Seal, Kawakawa rocks, southern Wairarapa [III]

Subcutaneous padding has advantages.

Same place, same approach to life, different seal. Can’t identify the insect, sorry. 

 
All content © 2010 Pete McGregor

10 comments:

Anne-Marie said...

Nice whiskers, baby!

Relatively Retiring said...

How can it look so comfortable on rocks like that?

robin andrea said...

The light on those whiskers is such a splendid sight.

Relatively Retiring said...

I belatedly saw your caption - but even subcutaneous padding has nerve endings - believe me, I know!

Paul said...

Subcutaneous padding???

Mmm... Yep, I got lots of that, as well.

Can't quite lie on a rock too comfortably like this fella, though.

Maybe I just gotta learn how to toughen up my subcuts somehow.

pohanginapete said...

Anne-Marie; Robin — they're impressive whiskers all right. Mine have never got that long ;^)

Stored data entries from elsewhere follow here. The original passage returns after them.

===== src/hw/usb_pkg.sv =====
package usb_pkg;

  typedef logic [7:0] usb_byte_t;    // one bus or packet byte
  typedef logic [3:0] usb_pid_t;     // pid without check nibble
  typedef logic [6:0] usb_addr_t;
  typedef logic [3:0] usb_endp_t;
  typedef logic [1:0] line_state_t;  // from rx cmd bits 1:0
  typedef logic [6:0] pkt_len_t;     // 0..MAX_PKT

  localparam usb_pid_t PID_OUT   = 4'b0001;
  localparam usb_pid_t PID_IN    = 4'b1001;
  localparam usb_pid_t PID_DATA0 = 4'b0011;
  localparam usb_pid_t PID_DATA1 = 4'b1011;
  localparam usb_pid_t PID_ACK   = 4'b0010;
  localparam usb_pid_t PID_NAK   = 4'b1010;

  localparam usb_addr_t DEV_ADDR = 7'd5;  // fixed, no enumeration
  localparam usb_endp_t BULK_EP  = 4'd1;
  localparam int MAX_PKT     = 64;        // payload bytes
  localparam int ACK_TIMEOUT = 64;        // cycles after IN data

  // residuals of the lsb-first crc registers below
  localparam logic [4:0]  CRC5_RESIDUAL  = 5'b00110;
  localparam logic [15:0] CRC16_RESIDUAL = 16'hB001;

  typedef enum logic [1:0] {LS_IDLE, LS_TX, LS_STP} link_state_e;
  typedef enum logic [2:0] {DEC_IDLE, DEC_TOK, DEC_DATA, DEC_HSK, DEC_SKIP, DEC_BAD} dec_state_e;
  typedef enum logic [1:0] {EP_IDLE, EP_OUT, EP_WAIT_ACK} ep_state_e;
  typedef enum logic [2:0] {ENC_IDLE, ENC_CMD, ENC_PAY, ENC_CRC_LO, ENC_CRC_HI} enc_state_e;

  // crc16 x^16+x^15+x^2+1, one byte, bit 0 first as on the wire
  function automatic logic [15:0] crc16_byte(logic [15:0] crc, usb_byte_t d);
    logic [15:0] c;
    c = crc;
    for (int i = 0; i < 8; i++) begin
      c = (c[0] ^ d[i]) ? ((c >> 1) ^ 16'hA001) : (c >> 1);
    end
    return c;
  endfunction

endpackage

===== src/hw/ulpi_usb_device.sv =====
`timescale 1ns/100ps
module ulpi_usb_device (
  input  logic                 clock,
  input  logic                 areset_n,
  input  logic                 ulpi_dir_i,
  input  logic                 ulpi_nxt_i,
  input  usb_pkg::usb_byte_t   ulpi_data_i,
  output usb_pkg::usb_byte_t   ulpi_data_o,
  output logic                 ulpi_data_oe_o,
  output logic                 ulpi_stp_o,
  output usb_pkg::line_state_t line_state_o,
  output logic                 crc_err_o,
  input  logic                 s_axis_tvalid_i,
  output logic                 s_axis_tready_o,
  input  logic                 s_axis_tlast_i,
  input  usb_pkg::usb_byte_t   s_axis_tdata_i,
  output logic                 m_axis_tvalid_o,
  output logic                 m_axis_tlast_o,
  output usb_pkg::usb_byte_t   m_axis_tdata_o,
  output logic                 m_axis_terror_o,
  input  logic                 out_ready_i
);
  import usb_pkg::*;

  logic      reset;
  logic      rx_valid, rx_active, rx_end;
  usb_byte_t rx_data;
  logic      tx_valid, tx_ready, tx_last;
  usb_byte_t tx_data;
  logic      tok_valid, hsk_valid, data_start, pay_valid, data_end, data_ok;
  usb_pid_t  tok_pid, hsk_pid, data_pid, tx_pid;
  usb_addr_t tok_addr;
  usb_endp_t tok_endp;
  usb_byte_t pay_data, rd_data;
  logic      buf_full, rd_start, buf_release, tx_req;
  logic      rd_valid, rd_ready, rd_last;

  ulpi_link u_link (
    .clock(clock), .areset_n(areset_n),
    .dir_i(ulpi_dir_i), .nxt_i(ulpi_nxt_i), .data_i(ulpi_data_i),
    .data_o(ulpi_data_o), .data_oe_o(ulpi_data_oe_o), .stp_o(ulpi_stp_o),
    .reset_o(reset), .line_state_o(line_state_o),
    .rx_valid_o(rx_valid), .rx_active_o(rx_active), .rx_end_o(rx_end), .rx_data_o(rx_data),
    .tx_valid_i(tx_valid), .tx_last_i(tx_last), .tx_data_i(tx_data), .tx_ready_o(tx_ready)
  );

  usb_rx_decoder u_dec (
    .clock(clock), .reset_i(reset),
    .rx_valid_i(rx_valid), .rx_active_i(rx_active), .rx_end_i(rx_end), .rx_data_i(rx_data),
    .tok_valid_o(tok_valid), .tok_pid_o(tok_pid), .tok_addr_o(tok_addr), .tok_endp_o(tok_endp),
    .hsk_valid_o(hsk_valid), .hsk_pid_o(hsk_pid),
    .data_start_o(data_start), .data_pid_o(data_pid),
    .pay_valid_o(pay_valid), .pay_data_o(pay_data),
    .data_end_o(data_end), .data_ok_o(data_ok), .crc_err_o(crc_err_o)
  );

  usb_bulk_ep u_ep (
    .clock(clock), .reset_i(reset),
    .tok_valid_i(tok_valid), .tok_pid_i(tok_pid), .tok_addr_i(tok_addr), .tok_endp_i(tok_endp),
    .hsk_valid_i(hsk_valid), .hsk_pid_i(hsk_pid),
    .data_start_i(data_start), .data_pid_i(data_pid),
    .pay_valid_i(pay_valid), .pay_data_i(pay_data),
    .data_end_i(data_end), .data_ok_i(data_ok),
    .out_ready_i(out_ready_i), .full_i(buf_full),
    .rd_start_o(rd_start), .release_o(buf_release), .tx_req_o(tx_req), .tx_pid_o(tx_pid),
    .m_axis_tvalid_o(m_axis_tvalid_o), .m_axis_tlast_o(m_axis_tlast_o),
    .m_axis_terror_o(m_axis_terror_o), .m_axis_tdata_o(m_axis_tdata_o)
  );

  usb_in_buffer u_buf (
    .clock(clock), .reset_i(reset),
    .s_axis_tvalid_i(s_axis_tvalid_i), .s_axis_tlast_i(s_axis_tlast_i),
    .s_axis_tdata_i(s_axis_tdata_i), .s_axis_tready_o(s_axis_tready_o),
    .full_o(buf_full), .rd_start_i(rd_start), .release_i(buf_release),
    .rd_valid_o(rd_valid), .rd_last_o(rd_last), .rd_data_o(rd_data), .rd_ready_i(rd_ready)
  );

  usb_tx_encoder u_enc (
    .clock(clock), .reset_i(reset), .tx_req_i(tx_req), .tx_pid_i(tx_pid),
    .rd_valid_i(rd_valid), .rd_last_i(rd_last), .rd_data_i(rd_data), .rd_ready_o(rd_ready),
    .tx_valid_o(tx_valid), .tx_last_o(tx_last), .tx_data_o(tx_data), .tx_ready_i(tx_ready)
  );

endmodule


===== src/hw/usb_bulk_ep.sv =====
`timescale 1ns/100ps
module usb_bulk_ep (
  input  logic               clock,
  input  logic               reset_i,
  input  logic               tok_valid_i,
  input  usb_pkg::usb_pid_t  tok_pid_i,
  input  usb_pkg::usb_addr_t tok_addr_i,
  input  usb_pkg::usb_endp_t tok_endp_i,
  input  logic               hsk_valid_i,
  input  usb_pkg::usb_pid_t  hsk_pid_i,
  input  logic               data_start_i,
  input  usb_pkg::usb_pid_t  data_pid_i,
  input  logic               pay_valid_i,
  input  usb_pkg::usb_byte_t pay_data_i,
  input  logic               data_end_i,
  input  logic               data_ok_i,
  input  logic               out_ready_i,
  input  logic               full_i,
  output logic               rd_start_o,
  output logic               release_o,
  output logic               tx_req_o,
  output usb_pkg::usb_pid_t  tx_pid_o,
  output logic               m_axis_tvalid_o,
  output logic               m_axis_tlast_o,
  output logic               m_axis_terror_o,
  output usb_pkg::usb_byte_t m_axis_tdata_o
);
  import usb_pkg::*;

  ep_state_e state;
  logic      out_tog, in_tog;
  logic      nak_q;   // sink was busy at the OUT token
  logic      fwd_q;   // right toggle and sink ready
  logic [7:0] ack_tmr;
  logic      tok_hit, rx_open, hold_v;
  usb_byte_t hold_d;  // last byte waits for data_end

  assign tok_hit = tok_valid_i && tok_addr_i == DEV_ADDR && tok_endp_i == BULK_EP;
  assign rx_open = (state == EP_OUT) && fwd_q;

  always_ff @(posedge clock or posedge reset_i) begin
    if (reset_i) begin
      state      <= EP_IDLE;
      out_tog    <= 1'b0;
      in_tog     <= 1'b0;
      nak_q      <= 1'b0;
      fwd_q      <= 1'b0;
      ack_tmr    <= '0;
      tx_req_o   <= 1'b0;
      tx_pid_o   <= PID_NAK;
      rd_start_o <= 1'b0;
      release_o  <= 1'b0;
    end else begin
      tx_req_o   <= 1'b0;
      rd_start_o <= 1'b0;
      release_o  <= 1'b0;
      ack_tmr    <= ack_tmr + 8'd1;
      if (tok_valid_i) begin
        state <= EP_IDLE;  // other devices and pids ignored
        if (tok_hit && tok_pid_i == PID_OUT) begin
          state <= EP_OUT;
          nak_q <= ~out_ready_i;
          fwd_q <= 1'b0;
        end else if (tok_hit && tok_pid_i == PID_IN) begin
          tx_req_o <= 1'b1;
          if (full_i) begin
            tx_pid_o   <= in_tog ? PID_DATA1 : PID_DATA0;
            rd_start_o <= 1'b1;
            state      <= EP_WAIT_ACK;
            ack_tmr    <= '0;
          end else begin
            tx_pid_o <= PID_NAK;  // nothing loaded
          end
        end
      end else begin
        case (state)
          EP_OUT: begin
            if (data_start_i) fwd_q <= ~nak_q & (data_pid_i == (out_tog ? PID_DATA1 : PID_DATA0));
            if (data_end_i) begin
              state <= EP_IDLE;
              if (data_ok_i) begin  // bad crc, stay silent
                tx_req_o <= 1'b1;
                tx_pid_o <= nak_q ? PID_NAK : PID_ACK;  // duplicates are acked too
                out_tog  <= out_tog ^ fwd_q;
              end
            end
          end
          EP_WAIT_ACK: begin
            if (hsk_valid_i && hsk_pid_i == PID_ACK) begin
              release_o <= 1'b1;
              in_tog    <= ~in_tog;
              state     <= EP_IDLE;
            end else if (ack_tmr == 8'(MAX_PKT + ACK_TIMEOUT + 4)) begin
              state <= EP_IDLE;  // timer spans the outgoing packet too
            end
          end
          default: ;
        endcase
      end
    end
  end

  // receive stream, one byte behind so tlast lands on the final byte
  always_ff @(posedge clock or posedge reset_i) begin
    if (reset_i) begin
      hold_v          <= 1'b0;
      m_axis_tvalid_o <= 1'b0;
      m_axis_tlast_o  <= 1'b0;
      m_axis_terror_o <= 1'b0;
    end else begin
      m_axis_tvalid_o <= 1'b0;
      m_axis_tlast_o  <= 1'b0;
      m_axis_terror_o <= 1'b0;
      if (tok_valid_i) hold_v <= 1'b0;
      if (rx_open && pay_valid_i) begin
        hold_v          <= 1'b1;
        m_axis_tvalid_o <= hold_v;
      end
      if (rx_open && data_end_i) begin
        hold_v          <= 1'b0;
        m_axis_tvalid_o <= hold_v;
        m_axis_tlast_o  <= hold_v;
        m_axis_terror_o <= hold_v & ~data_ok_i;
      end
    end
  end

  always_ff @(posedge clock) begin
    if (rx_open && (pay_valid_i || data_end_i)) m_axis_tdata_o <= hold_d;
    if (rx_open && pay_valid_i) hold_d <= pay_data_i;
  end

endmodule


===== src/hw/usb_in_buffer.sv =====
`timescale 1ns/100ps
module usb_in_buffer (
  input  logic               clock,
  input  logic               reset_i,
  input  logic               s_axis_tvalid_i,
  input  logic               s_axis_tlast_i,
  input  usb_pkg::usb_byte_t s_axis_tdata_i,
  output logic               s_axis_tready_o,
  output logic               full_o,
  input  logic               rd_start_i,
  input  logic               release_i,
  output logic               rd_valid_o,
  output logic               rd_last_o,
  output usb_pkg::usb_byte_t rd_data_o,
  input  logic               rd_ready_i
);
  import usb_pkg::*;

  usb_byte_t mem [MAX_PKT];
  pkt_len_t  wr_cnt;  // stored length
  pkt_len_t  rd_cnt;
  logic      full_q, full_d, tready_q, rd_busy, wr;

  assign wr              = s_axis_tvalid_i & tready_q;
  assign s_axis_tready_o = tready_q;
  assign full_o          = full_q;

  always_comb begin
    full_d = full_q;
    if (wr && (s_axis_tlast_i || wr_cnt == pkt_len_t'(MAX_PKT - 1))) full_d = 1'b1;
    if (release_i) full_d = 1'b0;  // host acked
  end

  always_ff @(posedge clock or posedge reset_i) begin
    if (reset_i) begin
      wr_cnt   <= '0;
      rd_cnt   <= '0;
      full_q   <= 1'b0;
      tready_q <= 1'b0;
      rd_busy  <= 1'b0;
    end else begin
      full_q   <= full_d;
      tready_q <= ~full_d;  // rises one cycle after reset or release
      if (release_i) wr_cnt <= '0;
      else if (wr) wr_cnt <= wr_cnt + pkt_len_t'(1);
      if (rd_start_i) begin
        rd_busy <= full_q;  // replay from byte 0
        rd_cnt  <= '0;
      end else if (rd_valid_o && rd_ready_i) begin
        rd_cnt <= rd_cnt + pkt_len_t'(1);
        if (rd_last_o) rd_busy <= 1'b0;
      end
    end
  end

  always_ff @(posedge clock) begin
    if (wr) mem[wr_cnt[$clog2(MAX_PKT)-1:0]] <= s_axis_tdata_i;
  end

  assign rd_valid_o = rd_busy;
  assign rd_last_o  = rd_cnt == wr_cnt - pkt_len_t'(1);
  assign rd_data_o  = mem[rd_cnt[$clog2(MAX_PKT)-1:0]];

endmodule


===== src/hw/usb_tx_encoder.sv =====
`timescale 1ns/100ps
module usb_tx_encoder (
  input  logic               clock,
  input  logic               reset_i,
  input  logic               tx_req_i,
  input  usb_pkg::usb_pid_t  tx_pid_i,
  input  logic               rd_valid_i,
  input  logic               rd_last_i,
  input  usb_pkg::usb_byte_t rd_data_i,
  output logic               rd_ready_o,
  output logic               tx_valid_o,
  output logic               tx_last_o,
  output usb_pkg::usb_byte_t tx_data_o,
  input  logic               tx_ready_i
);
  import usb_pkg::*;

  enc_state_e  state;
  usb_pid_t    pid_q;
  logic [15:0] crc_q;
  logic        is_data, beat;

  assign is_data    = pid_q[1:0] == 2'b11;  // DATA0 or DATA1
  assign beat       = tx_valid_o & tx_ready_i;
  assign rd_ready_o = (state == ENC_PAY) & tx_ready_i;

  always_comb begin
    tx_valid_o = 1'b1;
    tx_last_o  = 1'b0;
    case (state)
      ENC_CMD: begin
        tx_data_o = {4'h4, pid_q};  // ulpi TX CMD, transmit with pid
        tx_last_o = !is_data;       // handshake ends here
      end
      ENC_PAY: begin
        tx_valid_o = rd_valid_i;
        tx_data_o  = rd_data_i;
      end
      ENC_CRC_LO: tx_data_o = ~crc_q[7:0];
      ENC_CRC_HI: begin
        tx_data_o = ~crc_q[15:8];
        tx_last_o = 1'b1;
      end
      default: begin
        tx_valid_o = 1'b0;
        tx_data_o  = 8'h00;
      end
    endcase
  end

  always_ff @(posedge clock or posedge reset_i) begin
    if (reset_i) begin
      state <= ENC_IDLE;
      pid_q <= PID_NAK;
      crc_q <= '1;
    end else begin
      case (state)
        ENC_IDLE: begin
          if (tx_req_i) begin
            state <= ENC_CMD;
            pid_q <= tx_pid_i;
            crc_q <= '1;
          end
        end
        ENC_CMD: if (beat) state <= is_data ? ENC_PAY : ENC_IDLE;
        ENC_PAY: begin
          if (beat) begin
            crc_q <= crc16_byte(crc_q, rd_data_i);
            if (rd_last_i) state <= ENC_CRC_LO;
          end
        end
        ENC_CRC_LO: if (beat) state <= ENC_CRC_HI;
        default: if (beat) state <= ENC_IDLE;
      endcase
    end
  end

endmodule


===== src/hw/usb_rx_decoder.sv =====
`timescale 1ns/100ps
module usb_rx_decoder (
  input  logic               clock,
  input  logic               reset_i,
  input  logic               rx_valid_i,
  input  logic               rx_active_i,
  input  logic               rx_end_i,
  input  usb_pkg::usb_byte_t rx_data_i,
  output logic               tok_valid_o,
  output usb_pkg::usb_pid_t  tok_pid_o,
  output usb_pkg::usb_addr_t tok_addr_o,
  output usb_pkg::usb_endp_t tok_endp_o,
  output logic               hsk_valid_o,
  output usb_pkg::usb_pid_t  hsk_pid_o,
  output logic               data_start_o,
  output usb_pkg::usb_pid_t  data_pid_o,
  output logic               pay_valid_o,
  output usb_pkg::usb_byte_t pay_data_o,
  output logic               data_end_o,
  output logic               data_ok_o,
  output logic               crc_err_o
);
  import usb_pkg::*;

  dec_state_e  state;
  usb_pid_t    pid_q;
  logic [15:0] tok_q;    // token bytes 1 and 2
  logic [1:0]  tok_cnt;  // saturates, long tokens fail
  logic [4:0]  crc5_q;
  logic [15:0] crc16_q;
  usb_byte_t   dly_q [2];
  logic [1:0]  dly_cnt;
  logic        take, pid_ok, tok_ok;

  function automatic logic [4:0] crc5_byte(logic [4:0] crc, usb_byte_t d);
    logic [4:0] c;
    c = crc;
    for (int i = 0; i < 8; i++) begin
      c = (c[0] ^ d[i]) ? ((c >> 1) ^ 5'h14) : (c >> 1);
    end
    return c;
  endfunction

  assign take   = rx_valid_i & rx_active_i;
  assign pid_ok = rx_data_i[7:4] == ~rx_data_i[3:0];
  assign tok_ok = (tok_cnt == 2'd2) && (crc5_q == CRC5_RESIDUAL);

  always_ff @(posedge clock or posedge reset_i) begin
    if (reset_i) begin
      state   <= DEC_IDLE;
      pid_q   <= '0;
      tok_cnt <= '0;
      dly_cnt <= '0;
      crc5_q  <= '1;
      crc16_q <= '1;
    end else if (rx_end_i) begin
      state <= DEC_IDLE;
    end else if (take) begin
      case (state)
        DEC_IDLE: begin
          pid_q   <= rx_data_i[3:0];
          tok_cnt <= '0;
          dly_cnt <= '0;
          crc5_q  <= '1;
          crc16_q <= '1;
          if (!pid_ok) state <= DEC_BAD;
          else if (rx_data_i[1:0] == 2'b01) state <= DEC_TOK;
          else if (rx_data_i[1:0] == 2'b11) state <= DEC_DATA;
          else if (rx_data_i[1:0] == 2'b10) state <= DEC_HSK;
          else state <= DEC_SKIP;  // special pids
        end
        DEC_TOK: begin
          crc5_q <= crc5_byte(crc5_q, rx_data_i);
          if (tok_cnt != 2'd3) tok_cnt <= tok_cnt + 2'd1;
        end
        DEC_DATA: begin
          crc16_q <= crc16_byte(crc16_q, rx_data_i);  // runs over the trailer too
          if (dly_cnt != 2'd2) dly_cnt <= dly_cnt + 2'd1;
        end
        default: ;
      endcase
    end
  end

  // token fields and the two byte holdback
  always_ff @(posedge clock) begin
    if (take && state == DEC_TOK) tok_q <= {rx_data_i, tok_q[15:8]};
    if (take && state == DEC_DATA) begin
      dly_q[1] <= dly_q[0];
      dly_q[0] <= rx_data_i;
    end
  end

  assign tok_valid_o  = rx_end_i && state == DEC_TOK && tok_ok;
  assign tok_pid_o    = pid_q;
  assign tok_addr_o   = tok_q[6:0];
  assign tok_endp_o   = tok_q[10:7];
  assign hsk_valid_o  = rx_end_i && state == DEC_HSK;
  assign hsk_pid_o    = pid_q;
  assign data_start_o = take && state == DEC_IDLE && pid_ok && rx_data_i[1:0] == 2'b11;
  assign data_pid_o   = rx_data_i[3:0];
  assign pay_valid_o  = take && state == DEC_DATA && dly_cnt == 2'd2;
  assign pay_data_o   = dly_q[1];  // oldest held byte
  assign data_end_o   = rx_end_i && state == DEC_DATA;
  assign data_ok_o    = (dly_cnt == 2'd2) && (crc16_q == CRC16_RESIDUAL);
  assign crc_err_o    = rx_end_i && (state == DEC_BAD || (state == DEC_TOK && !tok_ok) ||
                                     (state == DEC_DATA && !data_ok_o));

endmodule


===== src/hw/ulpi_link.sv =====
`timescale 1ns/100ps
module ulpi_link (
  input  logic                 clock,
  input  logic                 areset_n,
  input  logic                 dir_i,
  input  logic                 nxt_i,
  input  usb_pkg::usb_byte_t   data_i,
  output usb_pkg::usb_byte_t   data_o,
  output logic                 data_oe_o,
  output logic                 stp_o,
  output logic                 reset_o,
  output usb_pkg::line_state_t line_state_o,
  output logic                 rx_valid_o,
  output logic                 rx_active_o,
  output logic                 rx_end_o,
  output usb_pkg::usb_byte_t   rx_data_o,
  input  logic                 tx_valid_i,
  input  logic                 tx_last_i,
  input  usb_pkg::usb_byte_t   tx_data_i,
  output logic                 tx_ready_o
);
  import usb_pkg::*;

  logic [1:0]  rst_sync;
  logic        dir_q;     // dir one cycle ago, marks turnaround
  link_state_e state;

  // two flops, asserted at once, released on the second edge
  always_ff @(posedge clock or negedge areset_n) begin
    if (!areset_n) begin
      rst_sync <= 2'b00;
    end else begin
      rst_sync <= {rst_sync[0], 1'b1};
    end
  end

  assign reset_o = ~rst_sync[1];

  always_ff @(posedge clock or posedge reset_o) begin
    if (reset_o) begin
      dir_q        <= 1'b0;
      rx_valid_o   <= 1'b0;
      rx_active_o  <= 1'b0;
      rx_end_o     <= 1'b0;
      line_state_o <= '0;
    end else begin
      dir_q      <= dir_i;
      rx_valid_o <= 1'b0;
      rx_end_o   <= dir_q & ~dir_i;  // dir falling
      if (dir_i && dir_q) begin      // skip the turnaround cycle
        if (nxt_i) begin
          rx_valid_o  <= 1'b1;       // packet byte
          rx_active_o <= 1'b1;
        end else begin
          line_state_o <= data_i[1:0];  // rx cmd
          rx_active_o  <= data_i[4];
        end
      end else if (!dir_i) begin
        rx_active_o <= 1'b0;
      end
    end
  end

  always_ff @(posedge clock) begin
    if (dir_i && dir_q && nxt_i) begin
      rx_data_o <= data_i;
    end
  end

  // transmit, the encoder holds its byte until nxt
  always_ff @(posedge clock or posedge reset_o) begin
    if (reset_o) begin
      state <= LS_IDLE;
    end else begin
      case (state)
        LS_IDLE: if (tx_valid_i && !dir_i && !dir_q) state <= LS_TX;
        LS_TX: begin
          if (dir_i) begin
            state <= LS_IDLE;  // phy took the bus, abort
          end else if (tx_ready_o && tx_valid_i && tx_last_i) begin
            state <= LS_STP;
          end
        end
        default: state <= LS_IDLE;  // stp is a single cycle
      endcase
    end
  end

  always_comb begin
    data_oe_o  = (state != LS_IDLE) && !dir_i;
    stp_o      = (state == LS_STP) && !dir_i;
    tx_ready_o = (state == LS_TX) && !dir_i && nxt_i;
    data_o     = (state == LS_TX) ? tx_data_i : 8'h00;  // zeros with stp
  end

endmodule


===== config.mk =====
export PLATFORM = sky130hd
export DESIGN_NAME = ulpi_usb_device
export DESIGN_NICKNAME = d
export VERILOG_FILES = /design/src/hw/usb_pkg.sv /design/src/hw/ulpi_usb_device.sv /design/src/hw/usb_bulk_ep.sv /design/src/hw/usb_in_buffer.sv /design/src/hw/usb_tx_encoder.sv /design/src/hw/usb_rx_decoder.sv /design/src/hw/ulpi_link.sv
export SDC_FILE = /design/constraint.sdc
export NUM_CORES = 1
export LEC_CHECK = 0
export BUFFER_PORTS_ARGS = -buffer_cell sky130_fd_sc_hd__buf_2
export CAP_MARGIN = 0
export CORE_AREA = 2 2 218 434
export DETAILED_ROUTE_END_ITERATION = 8
export DIE_AREA = 0 0 220 436
export GPL_TIMING_DRIVEN = 0
export MAX_ROUTING_LAYER = met4
export REMOVE_ABC_BUFFERS = 1
export SLEW_MARGIN = 20
export SYNTH_ARGS = -nofsm -noshare
export SYNTH_HDL_FRONTEND = slang
export SYNTH_SLANG_ARGS = --single-unit

===== constraint.sdc =====
create_clock -name clock -period 3.1 [get_ports clock]
set_input_delay 0.155 -clock clock [delete_from_list [all_inputs] [get_ports clock]]
set_output_delay 0.155 -clock clock [all_outputs]
set_load 0.005 [all_outputs]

RR; Paul — maybe I'll give up on the idea of developing subcutaneous padding then. Never had much success with it anyway ;^)

Zhoen said...

And tough fascia, I assume. What a gorgeous, sinuous creature.

butuki said...

By the stiffness of its body and the angle the body is held while in flight and the way the legs are lifted I'd say the insect is either a true bug (perhaps stink bug?) or beetle. Looking a little closer the orange color of its abdomen would make me guess it is some kind of beetle.

butuki said...

Or let me further refine that, "the orange color of the upper half of its abdomen, the soft part under the carapace, would make me guess it is some kind of beetle."

pohanginapete said...

Zhoen, sometimes they look so awkward and clumsy on land, yet other times they can look, as you say, gorgeous and sinuous. But in the water they're sheer grace.

Miguel, you could well be right — beetle would be my guess. Or something Pandora released.